I agree. If MediaWiki is software for creating an encyclopedia then why
are the tools for creating references and footnotes optional extras?
It's rather difficult to set up MediaWiki so that it works in a manner
similar to Wikipedia or Wikimedia Commons (and I know this from experience).
Scale matters too. Right now, any new feature for MediaWiki has to be
considered in the light of some tiny organization running it on an aging
Windows PC, as well as running a top ten website. It's amazing that
MediaWiki has managed to bridge this gap at all, but it's come at a
noticeable cost.
Question: assuming that our primary interest is creating software for
Wikipedia and similar WMF projects, do we actually get anything from the
Windows PC intranet users that offsets the cost of keeping MediaWiki
friendly to both environments? In other words, do we get contributions
from them that help us do Wikipedia et al,?
MW2.0 would use actual
input forms for data, instead of the completely hackish hellhole that is
"[[Category:]]" and "{{Infobox |param}}". MW2.0 would standardize
and
normalize template parameters to something more sane and would allow
categories to be added, removed, and moved without divine intervention (and
a working knowledge of Python). MW2.0 would have the ability to edit pages
without knowing an esoteric, confusing, and non-standardized markup.
+1
I think it is vital to keep templates -- it's a whole new layer of
creativity and MediaWiki's shown that many powerful features can come
about that way. That said, we also want a template to have some
guaranteee of sane inputs and outputs, and maybe a template could also
suggest how its data should be indexed in search engines or for internal
search, or how to create a friendly GUI interface. Perhaps that would be
impossible for all cases, but if XML made it easy in 95% of cases, I'd
take that tradeoff.
As a programmer I am somewhat dismayed at the atrocities that have been
perpetrated with MediaWiki. (Wikimedia's hacking language variants to
show licensing options is my favorite). As someone who believes that
given freedom, users will create amazing things, I'm blown away by the
creativity. I think those show the need for a *more* powerful template
system, that is hopefully easier to use.
Maybe this is anathema here, but XML seems like a logical choice to me.

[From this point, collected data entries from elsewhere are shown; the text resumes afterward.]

[src/rtl/mips_mem_pkg.sv]
// Shared definitions for the load/store unit: access sizes, FSM states,
// the latched request payload and the alignment check.
package mips_mem_pkg;

  localparam int unsigned LSU_ADDR_W = 7;
  localparam int unsigned LSU_DATA_W = 32;

  localparam logic [1:0] SZ_BYTE = 2'b00;
  localparam logic [1:0] SZ_HALF = 2'b01;
  localparam logic [1:0] SZ_WORD = 2'b10;
  localparam logic [1:0] SZ_RSVD = 2'b11;

  typedef enum logic [1:0] {
    ST_IDLE = 2'd0,
    ST_RD   = 2'd1,
    ST_WR   = 2'd2,
    ST_RESP = 2'd3
  } lsu_state_t;

  typedef struct packed {
    logic                  write;
    logic [1:0]            size;
    logic                  sext;
    logic [1:0]            offset;
    logic [LSU_DATA_W-1:0] wdata;
  } lsu_req_t;

  // Reserved size or a half/word access that is not naturally aligned.
  function automatic logic req_bad(input logic [1:0] size, input logic [1:0] offset);
    return (size == SZ_RSVD) ||
           ((size == SZ_HALF) && offset[0]) ||
           ((size == SZ_WORD) && (offset != 2'b00));
  endfunction

endpackage

[src/rtl/lsu_lane.sv]
// Lane logic: extracts and extends sub-word loads, merges sub-word store data
// into the word read back from memory (little-endian lanes).
module lsu_lane
  import mips_mem_pkg::*;
(
  input  logic [1:0]            size,
  input  logic                  sext,
  input  logic [1:0]            offset,
  input  logic [LSU_DATA_W-1:0] rword,
  input  logic [LSU_DATA_W-1:0] wdata,
  output logic [LSU_DATA_W-1:0] load_c,
  output logic [LSU_DATA_W-1:0] merge_c
);

  logic [7:0]  byte_c;
  logic [15:0] half_c;

  always_comb begin
    byte_c  = rword[{offset, 3'b000} +: 8];
    half_c  = offset[1] ? rword[31:16] : rword[15:0];
    load_c  = rword;
    merge_c = wdata;
    case (size)
      SZ_BYTE: begin
        load_c  = {{24{sext & byte_c[7]}}, byte_c};
        merge_c = rword;
        merge_c[{offset, 3'b000} +: 8] = wdata[7:0];
      end
      SZ_HALF: begin
        load_c  = {{16{sext & half_c[15]}}, half_c};
        merge_c = offset[1] ? {wdata[15:0], rword[15:0]} : {rword[31:16], wdata[15:0]};
      end
      default: ;
    endcase
  end

endmodule

[src/rtl/load_store_unit.sv]
// Load/store unit between a CPU request port and a word-wide data memory;
// sub-word stores are done as read-modify-write.
module load_store_unit
  import mips_mem_pkg::*;
#(
  parameter int unsigned ADDR_W = LSU_ADDR_W,
  parameter int unsigned DATA_W = LSU_DATA_W
) (
  input  logic              clock,
  input  logic              reset,
  input  logic              req_valid,
  output logic              req_ready,
  input  logic              req_write,
  input  logic [1:0]        req_size,
  input  logic              req_signed,
  input  logic [ADDR_W-1:0] req_addr,
  input  logic [DATA_W-1:0] req_wdata,
  output logic              resp_valid,
  output logic [DATA_W-1:0] resp_rdata,
  output logic              resp_err,
  output logic [ADDR_W-1:0] address,
  output logic              MemRead,
  output logic              MemWrite,
  output logic [DATA_W-1:0] WriteData,
  input  logic [DATA_W-1:0] ReadData
);

  lsu_state_t        state, state_d;
  lsu_req_t          req_q, req_d;
  logic [ADDR_W-1:0] address_d;
  logic [DATA_W-1:0] wdata_d, rdata_d;
  logic              err_d;
  logic              accept_c;
  logic [DATA_W-1:0] load_c, merge_c;

  lsu_lane u_lane (
    .size    (req_q.size),
    .sext    (req_q.sext),
    .offset  (req_q.offset),
    .rword   (ReadData),
    .wdata   (req_q.wdata),
    .load_c  (load_c),
    .merge_c (merge_c)
  );

  // Next state plus the next value of every registered output.
  always_comb begin
    state_d   = state;
    req_d     = req_q;
    address_d = address;
    wdata_d   = WriteData;
    rdata_d   = '0;
    err_d     = 1'b0;
    accept_c  = req_valid && req_ready;
    case (state)
      ST_IDLE: begin
        if (accept_c) begin
          req_d.write  = req_write;
          req_d.size   = req_size;
          req_d.sext   = req_signed;
          req_d.offset = req_addr[1:0];
          req_d.wdata  = req_wdata;
          if (req_bad(req_size, req_addr[1:0])) begin
            err_d   = 1'b1;
            state_d = ST_RESP;
          end else begin
            address_d = {req_addr[ADDR_W-1:2], 2'b00};
            wdata_d   = req_wdata;
            state_d   = (req_write && (req_size == SZ_WORD)) ? ST_WR : ST_RD;
          end
        end
      end
      ST_RD: begin
        // Store here means read-modify-write: the merged word goes out in WR.
        if (req_q.write) begin
          wdata_d = merge_c;
          state_d = ST_WR;
        end else begin
          rdata_d = load_c;
          state_d = ST_RESP;
        end
      end
      ST_WR:   state_d = ST_RESP;
      ST_RESP: state_d = ST_IDLE;
      default: state_d = ST_IDLE;
    endcase
  end

  always_ff @(posedge clock or negedge reset) begin
    if (!reset) begin
      state      <= ST_IDLE;
      req_q      <= '0;
      req_ready  <= 1'b1;
      resp_valid <= 1'b0;
      resp_rdata <= '0;
      resp_err   <= 1'b0;
      address    <= '0;
      MemRead    <= 1'b0;
      MemWrite   <= 1'b0;
      WriteData  <= '0;
    end else begin
      state      <= state_d;
      req_q      <= req_d;
      req_ready  <= (state_d == ST_IDLE);
      resp_valid <= (state_d == ST_RESP);
      resp_rdata <= rdata_d;
      resp_err   <= err_d;
      address    <= address_d;
      MemRead    <= (state_d == ST_RD);
      MemWrite   <= (state_d == ST_WR);
      WriteData  <= wdata_d;
    end
  end

endmodule
[config.mk]
export PLATFORM = sky130hd
export DESIGN_NAME = load_store_unit
export DESIGN_NICKNAME = d
export VERILOG_FILES = /design/src/rtl/mips_mem_pkg.sv /design/src/rtl/lsu_lane.sv /design/src/rtl/load_store_unit.sv
export SDC_FILE = /design/constraint.sdc
export NUM_CORES = 1
export LEC_CHECK = 0
export ABC_AREA = 1
export CAP_MARGIN = 40
export CORE_MARGIN = 2
export CORE_UTILIZATION = 51
export DETAILED_ROUTE_END_ITERATION = 8
export GPL_TIMING_DRIVEN = 0
export PLACE_DENSITY = 0.88
export SLEW_MARGIN = 25
export SYNTH_ARGS = -nofsm -noshare
export SYNTH_HDL_FRONTEND = slang
export SYNTH_SLANG_ARGS = --single-unit
[constraint.sdc]
create_clock -name clock -period 2.7 [get_ports clock]
set_clock_uncertainty 0.2 [all_clocks]
set_input_delay 0.54 -clock clock [delete_from_list [all_inputs] [get_ports clock]]
set_output_delay 0.54 -clock clock [all_outputs]
set_load 0.01 [all_outputs]
Word-level counts from Yosys, hierarchy flattened
Cells that the tools add are included.
{ "word_totals": {"elab_cells": 67, "latchBits": 0, "out_inout_bits": 76, "n_memories": 0, "mem_bits_ro": 0, "ff_bits": 114, "in_bits": 78, "ramBits": 0} }
{ "classes": {"addsub": 1, "magnitude_cmp": 0, "muxes": 19, "n_shift": 3, "reduce_logical": 14, "n_mul": 0, "div_mod_pow": 0, "n_bitwise": 3, "eq_ne": 13} }
{ "op_table": {"columns": ["operator", "n"], "rows": [
  ["$mux W32", 6],
  ["$pmux W32 S2", 3],
  ["$bwmux W32", 1],
  ["$shift A8 B7 Y32 const A", 1],
  ["$shiftx A32 B6 Y8", 1],
  ["$shiftx A8 B7 Y32", 1],
  ["$mux W16", 1],
  ["$eq A2 B2 Y1 const B", 6],
  ["$eq A2 B1 Y1 const B", 4],
  ["$pmux W2 S4", 1],
  ["$neg A5 Y7", 1],
  ["$logic_not A2 Y1", 3],
  ["$mux W2", 3],
  ["$ne A2 B2 Y1 const B", 3],
  ["$logic_and A1 B1 Y1", 4],
  ["$mux W1", 4],
  ["$reduce_and A4 Y1", 1],
  ["$reduce_bool A2 Y1", 2],
  ["$reduce_and A3 Y1", 1],
  ["$and A1 B1 Y1", 2],
  ["$logic_or A1 B1 Y1", 2],
  ["$reduce_and A2 Y1", 1],
  ["$not A1 Y1", 1]
]} }

Longest topological paths before layout
{ "depth": {"depth_word": 8, "depth_mapped": 14, "ltp_nobuf": 11} }

By module
Synthesis repeated with hierarchy kept, for this count alone.
{ "unflattened": {"cells_unflattened": 944, "hier_area_um2": 6635.1} }
{ "by_module_without_submodules": {"columns": ["mod", "seq_area_each_um2", "area_each_um2", "instances", "cells_per_inst"], "rows": [
  ["load_store_unit", 2854.0, 4829.6, 1, 543],
  ["lsu_lane", 0.0, 1805.5, 1, 401]
]} }

Worst setup path after synthesis
No wires, ideal clock.
{ "synth_path": {"path_type": "register to register", "start": "reg req_q[33] in the netlist's numbering", "end": "reg WriteData[0]", "path_slack_ps": 355, "synth_period_minus_slack_ps": 2345, "arrival_time_ps": 2062, "path_stages_with_launch": 13, "path_buffers": 3, "setup_ps": 83, "t_required_ps": 2417, "path_cell_list": "dfrtp_1 -> buf_4 -> inv_2 -> buf_6 -> clkbuf_1 -> ha_1 -> nor2_1 -> nand2_1 -> nand2_1 -> nand2_1 -> nand2_1 -> nor2_1 -> o21ai_0"} }
{ "synth_via": {"elab_chain_len": 6, "elab_cells_between_ends": 8, "cone_classes": "add/sub (1); shift (2); mux (5)"} }
{ "synth_rtl": {"columns": ["item", "line", "text"], "rows": [
  ["start: declaration", "load_store_unit.sv:29", "lsu_req_t req_q, req_d;"],
  ["start signal: assignment", "load_store_unit.sv:103", "req_q <= req_d;"],
  ["$neg A5 Y7", "lsu_lane.sv:27", "merge_c[{offset, 3'b000} +: 8] = wdata[7:0];"],
  ["$shiftx A8 B7 Y32 / $shift A8 B7 Y32 (equally long branches)", "lsu_lane.sv:27", null],
  ["$bwmux W32", "lsu_lane.sv:27", null],
  ["$pmux W32 S2 *", "lsu_lane.sv:23", "case (size)"],
  ["$mux W32 *", "load_store_unit.sv:75", "if (req_q.write) begin"],
  ["$pmux W32 S2 *", "load_store_unit.sv:55", "case (state)"],
  ["end signal: assignment", "load_store_unit.sv:111", "WriteData <= wdata_d;"],
  ["end: declaration", "load_store_unit.sv:24", "output logic [DATA_W-1:0] WriteData,"]
]} }
Mark *: on every way between the ends. The rest lies on a longest branch, timed or not. The select of a mux whose other input is x is not followed.
A chain may end at the register's enable or synchronous reset.

Worst setup path after layout
{ "layout_path": {"start": "reg req_q[32] in the netlist's numbering", "end": "reg WriteData[23]"} }
{ "layout_via": {"elab_chain_len": 6, "elab_cells_between_ends": 7, "cone_classes": "add/sub (1); shift (2); mux (4)"} }
{ "layout_rtl": {"columns": ["item", "line"], "rows": [
  ["$neg A5 Y7 *", "lsu_lane.sv:27"],
  ["$shiftx A8 B7 Y32 / $shift A8 B7 Y32 (equally long branches)", "lsu_lane.sv:27"],
  ["$bwmux W32 *", "lsu_lane.sv:27"],
  ["$pmux W32 S2 *", "lsu_lane.sv:23"],
  ["$mux W32 *", "load_store_unit.sv:75"],
  ["$pmux W32 S2 *", "load_store_unit.sv:55"]
]} }
Marks and branches as above.

==> results.cfg <==
[outcome]
outcome = finished, final reports clean

[setup_path]
r2r-end = WriteData[23]
critical_path_class = reg2reg
cp.required_ns = 2.84
r2r_cells = 9
critPathMaxFanout = 8
startpoint = req_q[32]
cp-start-kind = register
r2r_slack_ns = 0.25
crit_arrival_ns = 2.59
reg2reg_from = req_q[32]
endpoint_kind = register

[timing]
fin_crit_ns = 2.45
setup_viol = 0
maxSlewViolCount = 0
finalHoldViolations = 0
rsz0062_at_grt = no
slew_headroom_pct = 61.8
finalCritPeriodShare_pct = 90.7
worst_slew_pin_slew_ns = 0.574
max_freq_ghz = 0.409

[final_layout]
area_growth_pct = 36.7
drive_gt1_share_pct = 9.63
mostFrequentLayoutCell = nand2_1
mostFrequentLayoutCells = nand2_1, clkdlybuf4s50_1, dfrtp_1
fin_area_sq_um = 9060
instances_no_fill = 1294
fin_nets = 1193

[clock_network]
cts_made_buffers = 17
clkLatencyLatePin_ns = 0.43
postCtsSetupRepairBufs = 0
clockRootBuffer = clkbuf_16
clk_path_buf_depth = 2
cts_tree = yes
htreeDepth = 4
cts.reportedPaths.clkPinSlew_ns = 0.05
clock_sinks = 114

[flow_run]
max_cap_violations = 0

[placement]
gp_congestion = 1.00
portBuffers = 151
placed_area_sq_um = 8390
dp.cells = 1262
dp_hpwl_mm = 17.6

[global_route]
antenna_found_initial = 1
overflow = 0
grt_use_total_pct = 34.8
grt_max_degree = 62
grt_pass1_vias = 7039
grt_pass1_wl_mm = 37.5

[power]
p_per_area_nw_per_um2 = 1290
peakVddDrop_v = 0.000675
clockPowerShare_pct = 21.6
combPwrFrac_pct = 52.5
power.total_w = 0.0117
seqPwrFrac_pct = 25.9
power.switching_w = 0.00522
netSwitchingFraction_pct = 44.5
internal_power_w = 0.00651
p_leak_nw = 4.25

[hold_path]
min_from = WriteData[30]
whs_endpoint = WriteData[30]
hold_depth = 2
hold_class = reg2reg

[yosys]
synth_area_per_cell_sq_um = 7.08
synth_cell_type_count = 30
synthCells = 937
synth_warnings = 0
synth_seq_area_share_pct = 43.0
syn_area_sq_um = 6630
ys_ff_latch = 114

[floorplan]
io_pins = 154
dieArea_sq_um = 13900
die_h_um = 118
core_sq_um = 12700
start_util_pct = 52.3
die_w_um = 118
rows = 41

[route]
drc_errors = 0
drt_first_pass_iters = 5
vias_per_cell = 5.64
drt_first_iter_violations = 828
wl_mm = 23.8
vias = 7301
ant_nets = 0
wl_per_cell_um = 18.4
layer usage:
metal / vias to the layer above / global-route usage, % / share of wire, %
li1: 3384 / - / -
met2: 496 / 56.1 / 46
met4: 0 / 17.3 / 4.8
met5: - / 0 / 0
met3: 94 / 8.58 / 10
met1: 3327 / 43.6 / 39
power groups by stage:
| stage | sequential, W | clock, W | combinational (W) |
|---|---|---|---|
| after floorplan | 0.00310 | 0 | 0.00342 |
| after global placement | 0.00300 | 0 | 0.00583 |
| after detailed placement | 0.00302 | 0 | 0.00595 |
| after CTS | 0.00301 | 0.00254 | 0.00602 |
| after global routing | 0.00309 | 0.00261 | 0.00675 |
| final | 0.00304 | 0.00254 | 0.00616 |
worst max path at each step:
stage	endpoint	slack, ns	depth (start not counted)
floorplan	WriteData[0]	0.36	12
global placement	req_q[29]	-3.30	1
detailed placement	WriteData[2]	-0.25	12
CTS	WriteData[2]	0.15	10
global route	WriteData[13]	0.02	10
finish	WriteData[23]	0.25	9
logic make-up (layout without fill, tap and decap cells):
| family | count (synthesis) | in the layout | synth area share (%) |
|---|---|---|---|
| compound gates | 217 | 217 | 17.4 |
| fa+ha+maj | 7 | 7 | 1.32 |
| buf+inv | 129 | 312 | 8.21 |
| flops | 114 | 114 | 43.0 |
| mux | 5 | 5 | 0.849 |
| other cells | 1 | 3 | 0.0566 |
| simple gates | 464 | 464 | 29.1 |
flip-flops by register name, indices dropped and copies added (netlist names):
name	count
req_q	38
WriteData	32
resp_rdata	32
address	5
state	2
MemRead	1
MemWrite	1
req_ready	1
resp_err	1
resp_valid	1
area by class of cell:
class | count | area (sq um)
flip-flops and latches | 114 | 2850
repair buffers | 153 | 1550
inverters | 73 | 274
clock inverters | 10 | 178
multi-input cells | 695 | 3240
clock buffers | 22 | 484
diodes | 1 | 2.50
plain buffers | 54 | 263
well taps | 172 | 215
fillers | 1043 | 3610
cell usage after synthesis:
cell type / n / share of area, %
nand2_1: 290 / 16
dfrtp_1: 113 / 43
o21ai_0: 99 / 7.5
a21oi_1: 80 / 6.0
nor2_1: 80 / 4.5
inv_1: 69 / 3.9
nand3_1: 58 / 4.4
clkbuf_1: 25 / 1.4
buf_2: 23 / 1.7
o211ai_1: 18 / 2.0
nor2_2: 12 / 1.1
o21ai_1: 10 / 0.75
or2_2: 10 / 0.94
ha_1: 7 / 1.3
nand2_2: 6 / 0.57
a31oi_1: 5 / 0.47
mux2_2: 5 / 0.85
o221ai_1: 5 / 0.66
buf_4: 4 / 0.45
inv_2: 3 / 0.17
nand4_1: 3 / 0.28
buf_6: 2 / 0.34
nand2_4: 2 / 0.34
nor2_4: 2 / 0.34
buf_1: 1 / 0.057
clkbuf_2: 1 / 0.075
clkinv_1: 1 / 0.057
conb_1: 1 / 0.057
dfstp_2: 1 / 0.40
nand3_2: 1 / 0.15
repair_timing:
| action | in CTS | in global routing |
|---|---|---|
| endpoints found under the setup margin | 18 | 4 |
| gates resized for setup | 0 | 3 |
| hold buffers | 1 | 0 |
| endpoints found under the hold margin | 53 | 0 |
| gates cloned | 0 | 0 |
stage by stage:
stage / TNS (ns) / hold slack, ns / setup slack (ns) / util [%]
finish: 0 / 0.288 / 0.252 / 71.5
global route: 0 / 0.311 / 0.0222 / 71.5
CTS: 0 / 0.291 / 0.149 / 71.5
detailed placement: -1.75 / 0.269 / -0.255 / 66.2
global placement: -374.88 / 0.267 / -3.30 / 66.0
floorplan: 0 / 0.0444 / 0.355 / -
critical path, cell delays in order (launching register included):
cell and delay, ns:
dfrtp_1 0.38, buf_2 0.26, inv_1 0.21, ha_2 0.46, inv_1 0.11, nor2_1 0.19
nand2_1 0.09, a21oi_1 0.22, nor2_1 0.08, o21ai_1 0.17
No activity file was read; power rests on OpenSTA's default activity.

While inefficient to type in raw code, it is widely understood, and we
can use existing tools to make WYSIWYG editors easily. So perhaps an
infobox could be edited with a sort of form that was autogenerated from
some metadata that described the possible contents of an infobox.
Also, XML can encapsulate data and even other templates to an infinite
degree. A few months ago somebody asked how they could implement a third
layer of "quoting" in the geocoding template syntax and it just seemed
to me like this problem shouldn't have to exist.